Governor of the Bank of Namibia
- In office 1 September 1991 – 31 December 1993
- Preceded by: Wouter Benard
- Succeeded by: Jaafar bin Ahmad

Governor of the Central Bank of Lesotho
- In office November 1985 – June 1988
- Preceded by: Stefan Schönberg
- Succeeded by: Anthony Mothae Maruping

Personal details
- Born: 25 November 1918 Stenbrohult
- Died: 2001 (aged 82–83)

= Erik Lennart Karlsson =

Erik Lennart Karlsson (1918 – 2001) was a Swedish banker and economist.

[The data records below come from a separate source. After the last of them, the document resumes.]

### src/design/ssr_shifter.sv
`timescale 1ns/1ps
// *****************************************************************
// Pin sampling and receive shift register
// *****************************************************************
module ssr_shifter
    import ssr_pkg::*;
#(
    parameter int SYNC_STAGES = 2
)
(
    input wire logic ref_clk,
    input wire logic rst_b,
    input wire logic serial_clock_pin,
    input wire logic serial_data_pin,
    ssr_shift_if.shifter sh
);

    // Fewer than two stages would expose metastability
    if (SYNC_STAGES < 2)
    begin : g_chk
        $error("SYNC_STAGES must be at least 2");
    end

    // *****************************************************************
    // Synchronisers
    // *****************************************************************
    logic [SYNC_STAGES-1:0] ck_sync_r; // Clock pin chain
    logic [SYNC_STAGES-1:0] dt_sync_r; // Data pin chain
    logic ck_prev_r;                   // Last polarised clock level
    logic ck_pol;
    logic dt_pol;
    logic act_edge;

    // Only the last stage of each chain is read by logic
    always_ff @(posedge ref_clk or negedge rst_b)
    begin
        if (!rst_b)
        begin
            ck_sync_r <= '0;
            dt_sync_r <= '0;
        end
        else
        begin
            ck_sync_r <= {ck_sync_r[SYNC_STAGES-2:0], serial_clock_pin};
            dt_sync_r <= {dt_sync_r[SYNC_STAGES-2:0], serial_data_pin};
        end
    end

    assign ck_pol = ck_sync_r[SYNC_STAGES-1] ^ sh.clk_invert;
    assign dt_pol = dt_sync_r[SYNC_STAGES-1] ^ sh.data_invert;

    // Previous level for edge finding
    always_ff @(posedge ref_clk or negedge rst_b)
    begin
        if (!rst_b)
            ck_prev_r <= 1'b0;
        else
            ck_prev_r <= ck_pol;
    end

    // Rising edge of the polarised external clock
    assign act_edge = ck_pol & ~ck_prev_r;

    // *****************************************************************
    // Shift register
    // *****************************************************************
    ssr_state_t state_r;
    logic [3:0] count_r;  // Bits taken so far
    logic [8:0] shift_r;  // Receive shift register, LSB first
    logic [3:0] len;
    logic stb_r;
    logic [8:0] word_r;

    assign len = sh.nine_bits ? WORD_LEN_LONG : WORD_LEN_SHORT;

    // One sample per active edge; disabling drops a partial word
    always_ff @(posedge ref_clk or negedge rst_b)
    begin
        if (!rst_b)
        begin
            state_r <= SSR_ST_OFF;
            count_r <= 4'h0;
            shift_r <= 9'h000;
            stb_r <= 1'b0;
            word_r <= 9'h000;
        end
        else
        begin
            stb_r <= 1'b0;
            unique case (state_r)
                SSR_ST_OFF:
                begin
                    count_r <= 4'h0;
                    if (sh.enable)
                        state_r <= SSR_ST_SHIFT;
                end
                SSR_ST_SHIFT:
                begin
                    if (!sh.enable)
                    begin
                        state_r <= SSR_ST_OFF;
                        count_r <= 4'h0;
                    end
                    else if (act_edge)
                    begin
                        shift_r <= {dt_pol, shift_r[8:1]};
                        if (count_r == len - 4'h1)
                        begin
                            count_r <= 4'h0;
                            stb_r <= 1'b1;
                            // Eight-bit words sit one place higher
                            word_r <= sh.nine_bits ? {dt_pol, shift_r[8:1]}
                                                   : {1'b0, dt_pol, shift_r[8:2]};
                        end
                        else
                            count_r <= count_r + 4'h1;
                    end
                end
            endcase
        end
    end

    assign sh.word_stb = stb_r;
    assign sh.word = word_r;
    assign sh.busy = (count_r != 4'h0);

    // *****************************************************************
    // Checks
    // *****************************************************************
    a_count_bound: assert property (@(posedge ref_clk) disable iff (!rst_b)
        count_r < len) else $error("bit count past word length");

    a_strobe_single: assert property (@(posedge ref_clk) disable iff (!rst_b)
        stb_r |=> !stb_r) else $error("word strobe longer than a cycle");

endmodule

Erik Karlsson studied as an adult at Brunnsvik Folk High School after the Second World War, and got a bachelor's degree at Stockholm University. He began working at Sveriges Riksbank in 1960 and became deputy governor of the Riksbank in 1980. From November 1968, he was an executive director of the World Bank until 1971. After his retirement, he served in a SIDA aid project as Governor of the Central Bank of Lesotho from November 1985 to June 1988. Then he was the advisor of the governor of the Central Bank of Kenya from 1989 to 1990. Then he served as deputy governor of the Bank of Namibia, from July 1990 to August 1991, and then as governor of the Bank of Namibia from September 1991 to 31 December 1993.